Приведенные выше данные характеризуют клинические воззрения Кандинского на ряд важнейших психических заболеваний. Но о Кандинском как клиницисте позволяют судить также некоторые его высказывания по отдельным психопатологическим состояниям. Например, им очень ярко описаны состояния экстаза, астенические состояния и др. Упомянем также об описании им различных вариантов психомоторного возбуждения, которое так часто наблюдается в психиатрической клинике.

Оно интересно в плане того, как понимал Кандинский отношения между синдромами и клинико-нозологическими формами. Наблюдая одного испытуемого, который симулировал психоз в форме психомоторного возбуждения, Кандинский в своем экспертном акте, противопоставил этому симулятивному возбуждению описание «шести различных состояний психического беспокойства», действительно наблюдающихся в психиатрической клинике.

Кандинский исходил в основном из признания относительной клинико-нозологической специфичности синдромов, той концепции, которая разделяется в настоящее время большинством ведущих советских психиатров. Каждому выделяемому им виду «беспокойства» он дает клинико-нозологическую характеристику. Кандинский различал в рамках циркулярного психоза: «беспокойство меланхолическое» и «беспокойство маниакальное»; во время других заболеваний — «беспокойство при острой форме первично-бредового психоза», «состояние возбуждения эпилептического свойства», «беспокойство при вторичном безумии (dementia secundaria)»; «состояние возбуждения при разных органических поражениях головного мозга».

Как видно из приведенных вариантов синдромов возбуждения у психически больных каждый из них (исключение составляют беспокойства при вторичном безумии) выделены с учетом того, как нозология «накладывает свою печать» на него.
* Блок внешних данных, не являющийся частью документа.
===== src/kdi_width_pkg.sv =====
// Widths and vector types shared by the key derivation unit
// Everything here is counted in 64-bit digest blocks
// Modules refer to these names with the package scope

package kdi_width_pkg;

  // One digest block, also the width of one entropy word
  parameter int unsigned BlockWidth = 64;

  // Blocks per derived key
  parameter int unsigned KeyBlocks = 2;

  // Blocks per key seed, two per key half
  parameter int unsigned SeedBlocks = 4;

  // Entropy words that make up the nonce
  parameter int unsigned NonceChunks = 2;

  typedef logic [BlockWidth-1:0]             block_t;
  typedef logic [KeyBlocks*BlockWidth-1:0]   key_t;
  typedef logic [SeedBlocks*BlockWidth-1:0]  seed_t;
  typedef logic [NonceChunks*BlockWidth-1:0] nonce_t;

  // Seed and entropy counter value
  typedef logic [1:0] cnt_t;

endpackage


===== src/kdi_ctrl_pkg.sv =====
// Control encodings of the key derivation unit
// Digest commands, constant selects, requester indices and FSM states,
// plus the configuration bundle that travels with a granted request

package kdi_ctrl_pkg;

  // Commands to the digest datapath
  typedef enum logic [1:0] {
    CmdInit,
    CmdLoad,
    CmdDigest,
    CmdFinalize
  } digest_cmd_e;

  // Netlist constant used by the digest
  typedef enum logic [1:0] {
    FlashDataKey,
    FlashAddrKey,
    SramDataKey
  } digest_sel_e;

  // Requester index, also the round-robin order
  typedef enum logic [1:0] {
    ReqFlashData,
    ReqFlashAddr,
    ReqSram
  } req_idx_e;

  typedef enum logic [3:0] {
    ResetSt,
    IdleSt,
    DigClrSt,
    DigLoadSt,
    FetchEntropySt,
    DigEntropySt,
    DigFinSt,
    DigWaitSt,
    FetchNonceSt,
    FinishSt,
    ErrorSt
  } kdi_state_e;

  // Settings of the request in service
  typedef struct packed {
    logic                  ingest_entropy;
    digest_sel_e           digest_sel;
    logic                  nonce_last;
    logic                  seed_valid;
    kdi_width_pkg::seed_t  seed;
  } req_cfg_t;

endpackage


===== src/kdi_ifs.sv =====
// Internal interfaces of the key derivation unit
// kdi_req_if carries the granted request from the arbiter to the FSM
// and the key store, kdi_store_if carries the FSM's register writes
// and data select to the key store

interface kdi_req_if;

  logic                   valid;
  kdi_ctrl_pkg::req_cfg_t cfg;
  // Pulse at the end of a derivation
  logic                   done;

  modport arb   (output valid, output cfg, input done);
  modport fsm   (input valid, input cfg, output done);
  modport store (input cfg);

endinterface

interface kdi_store_if;

  // Digest result into key half key_idx
  logic                 key_we;
  logic                 key_idx;
  // Entropy word into nonce chunk nonce_idx
  logic                 nonce_we;
  logic                 nonce_idx;
  logic                 seed_valid_we;
  // High while entropy blocks go to the digest
  logic                 data_sel;
  kdi_width_pkg::cnt_t  seed_idx;
  logic                 ent_idx;

  modport fsm (
    output key_we, key_idx, nonce_we, nonce_idx, seed_valid_we,
    output data_sel, seed_idx, ent_idx
  );
  modport store (
    input key_we, key_idx, nonce_we, nonce_idx, seed_valid_we,
    input data_sel, seed_idx, ent_idx
  );

endinterface


===== src/kdi_req_arb.sv =====
// Request side of the key derivation unit
// Round-robin arbiter over the flash data, flash address and SRAM key
// requests. The grant is locked while a request is in service and the
// FSM's done pulse becomes the ack of the granted requester.

module kdi_req_arb (
  input  logic                 clk_i,
  input  logic                 rst_ni,
  input  logic                 flash_data_req_i,
  input  logic                 flash_addr_req_i,
  input  logic                 sram_req_i,
  input  logic                 seed_valid_i,
  input  kdi_width_pkg::seed_t flash_data_seed_i,
  input  kdi_width_pkg::seed_t flash_addr_seed_i,
  input  kdi_width_pkg::key_t  sram_seed_i,
  output logic                 flash_data_ack_o,
  output logic                 flash_addr_ack_o,
  output logic                 sram_ack_o,
  kdi_req_if.arb               req
);

  localparam int unsigned NumReq = 3;

  logic [NumReq-1:0]      req_vec;
  logic                   busy_q;
  kdi_ctrl_pkg::req_idx_e prio_q, pick_idx, gnt_idx, gnt_q, next_prio;

  // Bit order follows req_idx_e
  assign req_vec = {sram_req_i, flash_addr_req_i, flash_data_req_i};

  // Pick the first request at or after the priority pointer
  always_comb begin : p_pick
    int unsigned cand;
    pick_idx = prio_q;
    // Walk backwards so the nearest request is assigned last
    for (int unsigned k = NumReq; k > 0; k--) begin
      cand = (int'(prio_q) + k - 1) % NumReq;
      if (req_vec[cand]) begin
        pick_idx = kdi_ctrl_pkg::req_idx_e'(cand);
      end
    end
  end

  // Zero-cycle grant, held while busy
  assign gnt_idx   = busy_q ? gnt_q : pick_idx;
  assign req.valid = busy_q | (|req_vec);
  assign next_prio = kdi_ctrl_pkg::req_idx_e'((int'(gnt_idx) + 1) % NumReq);

  // Fixed settings per requester
  always_comb begin : p_cfg
    case (gnt_idx)
      kdi_ctrl_pkg::ReqFlashData: begin
        req.cfg = '{ingest_entropy: 1'b0,
                    digest_sel:     kdi_ctrl_pkg::FlashDataKey,
                    nonce_last:     1'b1,
                    seed_valid:     seed_valid_i,
                    seed:           flash_data_seed_i};
      end
      kdi_ctrl_pkg::ReqFlashAddr: begin
        // Single nonce word
        req.cfg = '{ingest_entropy: 1'b0,
                    digest_sel:     kdi_ctrl_pkg::FlashAddrKey,
                    nonce_last:     1'b0,
                    seed_valid:     seed_valid_i,
                    seed:           flash_addr_seed_i};
      end
      default: begin
        // SRAM seed fills both key halves
        req.cfg = '{ingest_entropy: 1'b1,
                    digest_sel:     kdi_ctrl_pkg::SramDataKey,
                    nonce_last:     1'b1,
                    seed_valid:     seed_valid_i,
                    seed:           {sram_seed_i, sram_seed_i}};
      end
    endcase
  end

  // Done turns into the ack of whoever holds the grant
  assign flash_data_ack_o = req.done && (gnt_idx == kdi_ctrl_pkg::ReqFlashData);
  assign flash_addr_ack_o = req.done && (gnt_idx == kdi_ctrl_pkg::ReqFlashAddr);
  assign sram_ack_o       = req.done && (gnt_idx == kdi_ctrl_pkg::ReqSram);

  always_ff @(posedge clk_i or negedge rst_ni) begin : p_regs
    if (!rst_ni) begin
      busy_q <= 1'b0;
      gnt_q  <= kdi_ctrl_pkg::ReqFlashData;
      prio_q <= kdi_ctrl_pkg::ReqFlashData;
    end else begin
      gnt_q <= gnt_idx;
      if (req.done) begin
        // Release and move priority past the served requester
        busy_q <= 1'b0;
        prio_q <= next_prio;
      end else if (req.valid) begin
        busy_q <= 1'b1;
      end
    end
  end

endmodule


===== src/kdi_ctrl_fsm.sv =====
// Derivation FSM of the key derivation unit
// Per key half: digest init, two seed blocks, optional entropy blocks,
// finalize and wait for the 64-bit result. Afterwards the nonce words
// are fetched and the request is completed with a done pulse.
// EntropyBlocks sets how many entropy words are ingested.

module kdi_ctrl_fsm #(
  parameter int unsigned EntropyBlocks = 2
) (
  input  logic                       clk_i,
  input  logic                       rst_ni,
  input  logic                       kdi_en_i,
  input  logic                       escalate_i,
  output logic                       fsm_err_o,
  output logic                       edn_req_o,
  input  logic                       edn_ack_i,
  output logic                       scrmbl_valid_o,
  input  logic                       scrmbl_ready_i,
  output kdi_ctrl_pkg::digest_cmd_e  scrmbl_cmd_o,
  output kdi_ctrl_pkg::digest_sel_e  scrmbl_sel_o,
  input  logic                       scrmbl_valid_i,
  kdi_req_if.fsm                     req,
  kdi_store_if.fsm                   store
);

  localparam kdi_width_pkg::cnt_t EntLast = kdi_width_pkg::cnt_t'(EntropyBlocks - 1);

  kdi_ctrl_pkg::kdi_state_e state_d, state_q;
  kdi_width_pkg::cnt_t      seed_cnt_d, seed_cnt_q;
  kdi_width_pkg::cnt_t      ent_cnt_d, ent_cnt_q;
  logic                     edn_req_d, edn_req_q;

  assign edn_req_o    = edn_req_q;
  assign scrmbl_sel_o = req.cfg.digest_sel;

  // Indices follow the counters directly
  assign store.key_idx   = seed_cnt_q[1];
  assign store.seed_idx  = seed_cnt_q;
  assign store.nonce_idx = ent_cnt_q[0];
  assign store.ent_idx   = ent_cnt_q[0];

  always_comb begin : p_fsm
    state_d             = state_q;
    seed_cnt_d          = seed_cnt_q;
    ent_cnt_d           = ent_cnt_q;
    fsm_err_o           = 1'b0;
    // An open entropy request only ends with its ack
    edn_req_d           = edn_req_q & ~edn_ack_i;
    scrmbl_valid_o      = 1'b0;
    scrmbl_cmd_o        = kdi_ctrl_pkg::CmdLoad;
    store.key_we        = 1'b0;
    store.nonce_we      = 1'b0;
    store.seed_valid_we = 1'b0;
    store.data_sel      = 1'b0;
    req.done            = 1'b0;

    case (state_q)
      ////////////////////////////////////////////////////////////////////////////
      // Idle until enabled, then wait for a request
      kdi_ctrl_pkg::ResetSt: begin
        if (kdi_en_i) begin
          state_d = kdi_ctrl_pkg::IdleSt;
        end
      end
      kdi_ctrl_pkg::IdleSt: begin
        if (req.valid) begin
          state_d    = kdi_ctrl_pkg::DigClrSt;
          seed_cnt_d = '0;
          ent_cnt_d  = '0;
        end
      end
      ////////////////////////////////////////////////////////////////////////////
      // Digest sequence for one key half
      kdi_ctrl_pkg::DigClrSt: begin
        scrmbl_valid_o = 1'b1;
        scrmbl_cmd_o   = kdi_ctrl_pkg::CmdInit;
        if (scrmbl_ready_i) begin
          state_d = kdi_ctrl_pkg::DigLoadSt;
        end
      end
      kdi_ctrl_pkg::DigLoadSt: begin
        scrmbl_valid_o = 1'b1;
        // Odd block triggers the digest round
        if (seed_cnt_q[0]) begin
          scrmbl_cmd_o = kdi_ctrl_pkg::CmdDigest;
          if (scrmbl_ready_i) begin
            state_d = req.cfg.ingest_entropy ? kdi_ctrl_pkg::FetchEntropySt :
                                               kdi_ctrl_pkg::DigFinSt;
          end
        end else if (scrmbl_ready_i) begin
          seed_cnt_d = seed_cnt_q + 1'b1;
        end
      end
      kdi_ctrl_pkg::FetchEntropySt: begin
        // Keep requesting until the last word arrives
        edn_req_d = ~edn_ack_i | (ent_cnt_q != EntLast);
        if (edn_ack_i) begin
          store.nonce_we = 1'b1;
          if (ent_cnt_q == EntLast) begin
            state_d   = kdi_ctrl_pkg::DigEntropySt;
            ent_cnt_d = '0;
          end else begin
            ent_cnt_d = ent_cnt_q + 1'b1;
          end
        end
      end
      kdi_ctrl_pkg::DigEntropySt: begin
        scrmbl_valid_o = 1'b1;
        store.data_sel = 1'b1;
        if (ent_cnt_q == EntLast) begin
          scrmbl_cmd_o = kdi_ctrl_pkg::CmdDigest;
          if (scrmbl_ready_i) begin
            state_d   = kdi_ctrl_pkg::DigFinSt;
            ent_cnt_d = '0;
          end
        end else if (scrmbl_ready_i) begin
          ent_cnt_d = ent_cnt_q + 1'b1;
        end
      end
      kdi_ctrl_pkg::DigFinSt: begin
        scrmbl_valid_o = 1'b1;
        scrmbl_cmd_o   = kdi_ctrl_pkg::CmdFinalize;
        if (scrmbl_ready_i) begin
          state_d = kdi_ctrl_pkg::DigWaitSt;
        end
      end
      kdi_ctrl_pkg::DigWaitSt: begin
        if (scrmbl_valid_i) begin
          store.key_we = 1'b1;
          // First half done, restart the digest on seed blocks 2 and 3
          if (seed_cnt_q == 2'd1) begin
            seed_cnt_d = seed_cnt_q + 1'b1;
            state_d    = kdi_ctrl_pkg::DigClrSt;
          end else begin
            seed_cnt_d          = '0;
            store.seed_valid_we = 1'b1;
            state_d             = kdi_ctrl_pkg::FetchNonceSt;
          end
        end
      end
      ////////////////////////////////////////////////////////////////////////////
      // Nonce and completion
      kdi_ctrl_pkg::FetchNonceSt: begin
        edn_req_d = ~edn_ack_i | (ent_cnt_q != {1'b0, req.cfg.nonce_last});
        if (edn_ack_i) begin
          store.nonce_we = 1'b1;
          if (ent_cnt_q == {1'b0, req.cfg.nonce_last}) begin
            state_d   = kdi_ctrl_pkg::FinishSt;
            ent_cnt_d = '0;
          end else begin
            ent_cnt_d = ent_cnt_q + 1'b1;
          end
        end
      end
      kdi_ctrl_pkg::FinishSt: begin
        req.done = 1'b1;
        state_d  = kdi_ctrl_pkg::IdleSt;
      end
      kdi_ctrl_pkg::ErrorSt: begin
        fsm_err_o = 1'b1;
      end
      // Illegal state code
      default: begin
        state_d   = kdi_ctrl_pkg::ErrorSt;
        fsm_err_o = 1'b1;
      end
    endcase

    // Escalation wins, but a pending entropy request stays up
    if (escalate_i) begin
      state_d   = kdi_ctrl_pkg::ErrorSt;
      fsm_err_o = 1'b1;
      edn_req_d = edn_req_q & ~edn_ack_i;
      req.done  = 1'b0;
    end
  end

  always_ff @(posedge clk_i or negedge rst_ni) begin : p_regs
    if (!rst_ni) begin
      state_q    <= kdi_ctrl_pkg::ResetSt;
      seed_cnt_q <= '0;
      ent_cnt_q  <= '0;
      edn_req_q  <= 1'b0;
    end else begin
      state_q    <= state_d;
      seed_cnt_q <= seed_cnt_d;
      ent_cnt_q  <= ent_cnt_d;
      edn_req_q  <= edn_req_d;
    end
  end

  // Req/ack rule of the entropy port
  edn_req_hold_a: assert property (@(posedge clk_i) disable iff (!rst_ni)
    edn_req_o && !edn_ack_i |=> edn_req_o);

endmodule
Вопросы терапии психозов не получили специального освещения в трудах Кандинского, да и арсенал терапевтических средств был в то время ограничен. Но во многих историях болезни, приводимых Кандинским в его работах, он всегда уделял большое внимание терапии. Короткой, но эмоциональной рецензией он откликнулся также на книжку П. И. Ковалевского «Руководство к правильному уходу за душевнобольными». Свою рецензию Кандинский кончает словами: «Книга проникнута искренностью и гуманным отношением к страждующему человечеству». Эти слова мы по праву можем отнести и к самому Кандинскому, вся клиническая психиатрическая деятельность которого была также проникнута высоким гуманизмом.

Все вышесказанное позволяет нам сделать следующее краткое резюме о Кандинском как о клиницисте.

Кандинский, несомненно, являлся одним из основоположников клинико-нозологического направления в психиатрии. Он был автором первой отечественной классификации психических расстройств, в которой клинико-нозологический принцип получил определенное отражение.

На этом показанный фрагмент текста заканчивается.